===== src/rtl/vra_pkg.sv =====
package vra_pkg;

  localparam int NUM_CH = 2;

  typedef enum logic [1:0] {
    STEP_HOLD = 2'd0,
    STEP_UP   = 2'd1,
    STEP_DOWN = 2'd2
  } step_e;

endpackage


===== src/rtl/vra_level_ramp.sv =====
module vra_level_ramp
  import vra_pkg::*;
#(
  parameter int LEVEL_W = 10
) (
  input  logic               clk,
  input  logic               rst_n,
  input  logic               frame_stb,
  input  logic [LEVEL_W-1:0] target,
  output logic [LEVEL_W-1:0] level,
  output logic               step_up,
  output logic               step_dn
);

  step_e dir;

  always_comb begin
    dir = STEP_HOLD;
    if (level < target)      dir = STEP_UP;
    else if (level > target) dir = STEP_DOWN;
  end

  assign step_up = frame_stb && (dir == STEP_UP);
  assign step_dn = frame_stb && (dir == STEP_DOWN);

  always_ff @(posedge clk) begin
    if (!rst_n)       level <= '1;
    else if (step_up) level <= level + LEVEL_W'(1);
    else if (step_dn) level <= level - LEVEL_W'(1);
  end

  logic [LEVEL_W:0] lvl_x;
  assign lvl_x = {1'b0, level};


  level_step_chk: assert property (@(posedge clk) disable iff (!rst_n)
    frame_stb |=> (lvl_x == $past(lvl_x)) ||
                  (lvl_x == $past(lvl_x) + (LEVEL_W+1)'(1)) ||
                  (lvl_x + (LEVEL_W+1)'(1) == $past(lvl_x)));


  level_idle_chk: assert property (@(posedge clk) disable iff (!rst_n)
    !frame_stb |=> $stable(level));


  level_dir_chk: assert property (@(posedge clk) disable iff (!rst_n)
    (frame_stb && (level < target)) |=> (level > $past(level)));


  level_settled_chk: assert property (@(posedge clk) disable iff (!rst_n)
    (frame_stb && (level == target)) |=> $stable(level));

endmodule


===== src/rtl/vra_gain_stage.sv =====
module vra_gain_stage #(
  parameter int SAMPLE_W = 24,
  parameter int LEVEL_W  = 10
) (
  input  logic                       clk,
  input  logic                       rst_n,
  input  logic                       load,
  input  logic signed [SAMPLE_W-1:0] sample_in,
  input  logic        [LEVEL_W-1:0]  level,
  output logic signed [SAMPLE_W-1:0] sample_out
);

  localparam int PROD_W = SAMPLE_W + LEVEL_W + 1;
  localparam int FULL   = (1 << LEVEL_W) - 1;

  // Linear gain: product over full scale, Verilog signed division truncates toward zero.
  function automatic logic signed [SAMPLE_W-1:0] scale(
    input logic signed [SAMPLE_W-1:0] s,
    input logic        [LEVEL_W-1:0]  lv
  );
    logic signed [PROD_W-1:0] p;
    logic signed [PROD_W-1:0] q;
    p = PROD_W'(s) * $signed(PROD_W'(lv));
    q = p / $signed(PROD_W'(FULL));
    return q[SAMPLE_W-1:0];
  endfunction

  logic signed [SAMPLE_W-1:0] scaled;
  assign scaled = scale(sample_in, level);

  always_ff @(posedge clk) begin
    if (!rst_n)    sample_out <= '0;
    else if (load) sample_out <= scaled;
  end


  unity_gain_chk: assert property (@(posedge clk) disable iff (!rst_n)
    (load && (level == LEVEL_W'(FULL))) |=> (sample_out == $past(sample_in)));


  zero_gain_chk: assert property (@(posedge clk) disable iff (!rst_n)
    (load && (level == '0)) |=> (sample_out == '0));


  out_hold_chk: assert property (@(posedge clk) disable iff (!rst_n)
    !load |=> $stable(sample_out));

endmodule


===== src/rtl/vol_ramp_atten.sv =====
module vol_ramp_atten
  import vra_pkg::*;
#(
  parameter int SAMPLE_W = 24,
  parameter int LEVEL_W  = 10
) (
  input  logic                       clk,
  input  logic                       rst_n,
  input  logic                       frame_stb,
  input  logic signed [SAMPLE_W-1:0] in_left,
  input  logic signed [SAMPLE_W-1:0] in_right,
  input  logic                       req_wr,
  input  logic        [LEVEL_W-1:0]  req_left,
  input  logic        [LEVEL_W-1:0]  req_right,
  input  logic                       req_mute,
  input  logic                       mute_pin,
  output logic signed [SAMPLE_W-1:0] out_left,
  output logic signed [SAMPLE_W-1:0] out_right,
  output logic        [LEVEL_W-1:0]  level_left,
  output logic        [LEVEL_W-1:0]  level_right
);

  logic [NUM_CH-1:0][LEVEL_W-1:0]  req_in;
  logic [NUM_CH-1:0][LEVEL_W-1:0]  req_q;
  logic [NUM_CH-1:0][LEVEL_W-1:0]  target;
  logic [NUM_CH-1:0][LEVEL_W-1:0]  level;
  logic [NUM_CH-1:0][SAMPLE_W-1:0] smp_in;
  logic [NUM_CH-1:0][SAMPLE_W-1:0] smp_out;
  logic [NUM_CH-1:0]               step_up;
  logic [NUM_CH-1:0]               step_dn;
  logic                            mute_q;
  logic                            muted;

  assign req_in[0] = req_left;
  assign req_in[1] = req_right;
  assign smp_in[0] = in_left;
  assign smp_in[1] = in_right;

  always_ff @(posedge clk) begin
    if (!rst_n)      mute_q <= 1'b0;
    else if (req_wr) mute_q <= req_mute;
  end

  assign muted = mute_pin | mute_q;

  for (genvar ch = 0; ch < NUM_CH; ch++) begin : g_ch
    logic signed [SAMPLE_W-1:0] gain_out;

    always_ff @(posedge clk) begin
      if (!rst_n)      req_q[ch] <= '1;
      else if (req_wr) req_q[ch] <= req_in[ch];
    end

    assign target[ch] = muted ? '0 : req_q[ch];

    vra_level_ramp #(.LEVEL_W(LEVEL_W)) i_ramp (
      .clk      (clk),
      .rst_n    (rst_n),
      .frame_stb(frame_stb),
      .target   (target[ch]),
      .level    (level[ch]),
      .step_up  (step_up[ch]),
      .step_dn  (step_dn[ch])
    );

    vra_gain_stage #(.SAMPLE_W(SAMPLE_W), .LEVEL_W(LEVEL_W)) i_gain (
      .clk       (clk),
      .rst_n     (rst_n),
      .load      (frame_stb),
      .sample_in ($signed(smp_in[ch])),
      .level     (level[ch]),
      .sample_out(gain_out)
    );

    assign smp_out[ch] = gain_out;


    mute_ramp_chk: assert property (@(posedge clk) disable iff (!rst_n)
      (frame_stb && muted && (level[ch] != '0)) |=> (level[ch] == $past(level[ch]) - LEVEL_W'(1)));


    mute_floor_chk: assert property (@(posedge clk) disable iff (!rst_n)
      (muted && (level[ch] == '0)) |=> (level[ch] == '0));
  end


  step_excl_chk: assert property (@(posedge clk) disable iff (!rst_n)
    (step_up & step_dn) == '0);

  assign out_left    = $signed(smp_out[0]);
  assign out_right   = $signed(smp_out[1]);
  assign level_left  = level[0];
  assign level_right = level[1];

endmodule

* _INSTRUCTIONS FOR THE TASK_
Copy out the entire listing word for word. Keep every line as it is.

* _EXERCISE ANSWER_
===== src/rtl/vra_pkg.sv =====
package vra_pkg;

  localparam int NUM_CH = 2;

  typedef enum logic [1:0] {
    STEP_HOLD = 2'd0,
    STEP_UP   = 2'd1,
    STEP_DOWN = 2'd2
  } step_e;

endpackage


===== src/rtl/vra_level_ramp.sv =====
module vra_level_ramp
  import vra_pkg::*;
#(
  parameter int LEVEL_W = 10
) (
  input  logic               clk,
  input  logic               rst_n,
  input  logic               frame_stb,
  input  logic [LEVEL_W-1:0] target,
  output logic [LEVEL_W-1:0] level,
  output logic               step_up,
  output logic               step_dn
);

  step_e dir;

  always_comb begin
    dir = STEP_HOLD;
    if (level < target)      dir = STEP_UP;
    else if (level > target) dir = STEP_DOWN;
  end

  assign step_up = frame_stb && (dir == STEP_UP);
  assign step_dn = frame_stb && (dir == STEP_DOWN);

  always_ff @(posedge clk) begin
    if (!rst_n)       level <= '1;
    else if (step_up) level <= level + LEVEL_W'(1);
    else if (step_dn) level <= level - LEVEL_W'(1);
  end

  logic [LEVEL_W:0] lvl_x;
  assign lvl_x = {1'b0, level};


  level_step_chk: assert property (@(posedge clk) disable iff (!rst_n)
    frame_stb |=> (lvl_x == $past(lvl_x)) ||
                  (lvl_x == $past(lvl_x) + (LEVEL_W+1)'(1)) ||
                  (lvl_x + (LEVEL_W+1)'(1) == $past(lvl_x)));


  level_idle_chk: assert property (@(posedge clk) disable iff (!rst_n)
    !frame_stb |=> $stable(level));


  level_dir_chk: assert property (@(posedge clk) disable iff (!rst_n)
    (frame_stb && (level < target)) |=> (level > $past(level)));


  level_settled_chk: assert property (@(posedge clk) disable iff (!rst_n)
    (frame_stb && (level == target)) |=> $stable(level));

endmodule


===== src/rtl/vra_gain_stage.sv =====
module vra_gain_stage #(
  parameter int SAMPLE_W = 24,
  parameter int LEVEL_W  = 10
) (
  input  logic                       clk,
  input  logic                       rst_n,
  input  logic                       load,
  input  logic signed [SAMPLE_W-1:0] sample_in,
  input  logic        [LEVEL_W-1:0]  level,
  output logic signed [SAMPLE_W-1:0] sample_out
);

  localparam int PROD_W = SAMPLE_W + LEVEL_W + 1;
  localparam int FULL   = (1 << LEVEL_W) - 1;

  // Linear gain: product over full scale, Verilog signed division truncates toward zero.
  function automatic logic signed [SAMPLE_W-1:0] scale(
    input logic signed [SAMPLE_W-1:0] s,
    input logic        [LEVEL_W-1:0]  lv
  );
    logic signed [PROD_W-1:0] p;
    logic signed [PROD_W-1:0] q;
    p = PROD_W'(s) * $signed(PROD_W'(lv));
    q = p / $signed(PROD_W'(FULL));
    return q[SAMPLE_W-1:0];
  endfunction

  logic signed [SAMPLE_W-1:0] scaled;
  assign scaled = scale(sample_in, level);

  always_ff @(posedge clk) begin
    if (!rst_n)    sample_out <= '0;
    else if (load) sample_out <= scaled;
  end


  unity_gain_chk: assert property (@(posedge clk) disable iff (!rst_n)
    (load && (level == LEVEL_W'(FULL))) |=> (sample_out == $past(sample_in)));


  zero_gain_chk: assert property (@(posedge clk) disable iff (!rst_n)
    (load && (level == '0)) |=> (sample_out == '0));


  out_hold_chk: assert property (@(posedge clk) disable iff (!rst_n)
    !load |=> $stable(sample_out));

endmodule


===== src/rtl/vol_ramp_atten.sv =====
module vol_ramp_atten
  import vra_pkg::*;
#(
  parameter int SAMPLE_W = 24,
  parameter int LEVEL_W  = 10
) (
  input  logic                       clk,
  input  logic                       rst_n,
  input  logic                       frame_stb,
  input  logic signed [SAMPLE_W-1:0] in_left,
  input  logic signed [SAMPLE_W-1:0] in_right,
  input  logic                       req_wr,
  input  logic        [LEVEL_W-1:0]  req_left,
  input  logic        [LEVEL_W-1:0]  req_right,
  input  logic                       req_mute,
  input  logic                       mute_pin,
  output logic signed [SAMPLE_W-1:0] out_left,
  output logic signed [SAMPLE_W-1:0] out_right,
  output logic        [LEVEL_W-1:0]  level_left,
  output logic        [LEVEL_W-1:0]  level_right
);

  logic [NUM_CH-1:0][LEVEL_W-1:0]  req_in;
  logic [NUM_CH-1:0][LEVEL_W-1:0]  req_q;
  logic [NUM_CH-1:0][LEVEL_W-1:0]  target;
  logic [NUM_CH-1:0][LEVEL_W-1:0]  level;
  logic [NUM_CH-1:0][SAMPLE_W-1:0] smp_in;
  logic [NUM_CH-1:0][SAMPLE_W-1:0] smp_out;
  logic [NUM_CH-1:0]               step_up;
  logic [NUM_CH-1:0]               step_dn;
  logic                            mute_q;
  logic                            muted;

  assign req_in[0] = req_left;
  assign req_in[1] = req_right;
  assign smp_in[0] = in_left;
  assign smp_in[1] = in_right;

  always_ff @(posedge clk) begin
    if (!rst_n)      mute_q <= 1'b0;
    else if (req_wr) mute_q <= req_mute;
  end

  assign muted = mute_pin | mute_q;

  for (genvar ch = 0; ch < NUM_CH; ch++) begin : g_ch
    logic signed [SAMPLE_W-1:0] gain_out;

    always_ff @(posedge clk) begin
      if (!rst_n)      req_q[ch] <= '1;
      else if (req_wr) req_q[ch] <= req_in[ch];
    end

    assign target[ch] = muted ? '0 : req_q[ch];

    vra_level_ramp #(.LEVEL_W(LEVEL_W)) i_ramp (
      .clk      (clk),
      .rst_n    (rst_n),
      .frame_stb(frame_stb),
      .target   (target[ch]),
      .level    (level[ch]),
      .step_up  (step_up[ch]),
      .step_dn  (step_dn[ch])
    );

    vra_gain_stage #(.SAMPLE_W(SAMPLE_W), .LEVEL_W(LEVEL_W)) i_gain (
      .clk       (clk),
      .rst_n     (rst_n),
      .load      (frame_stb),
      .sample_in ($signed(smp_in[ch])),
      .level     (level[ch]),
      .sample_out(gain_out)
    );

    assign smp_out[ch] = gain_out;


    mute_ramp_chk: assert property (@(posedge clk) disable iff (!rst_n)
      (frame_stb && muted && (level[ch] != '0)) |=> (level[ch] == $past(level[ch]) - LEVEL_W'(1)));


    mute_floor_chk: assert property (@(posedge clk) disable iff (!rst_n)
      (muted && (level[ch] == '0)) |=> (level[ch] == '0));
  end


  step_excl_chk: assert property (@(posedge clk) disable iff (!rst_n)
    (step_up & step_dn) == '0);

  assign out_left    = $signed(smp_out[0]);
  assign out_right   = $signed(smp_out[1]);
  assign level_left  = level[0];
  assign level_right = level[1];

endmodule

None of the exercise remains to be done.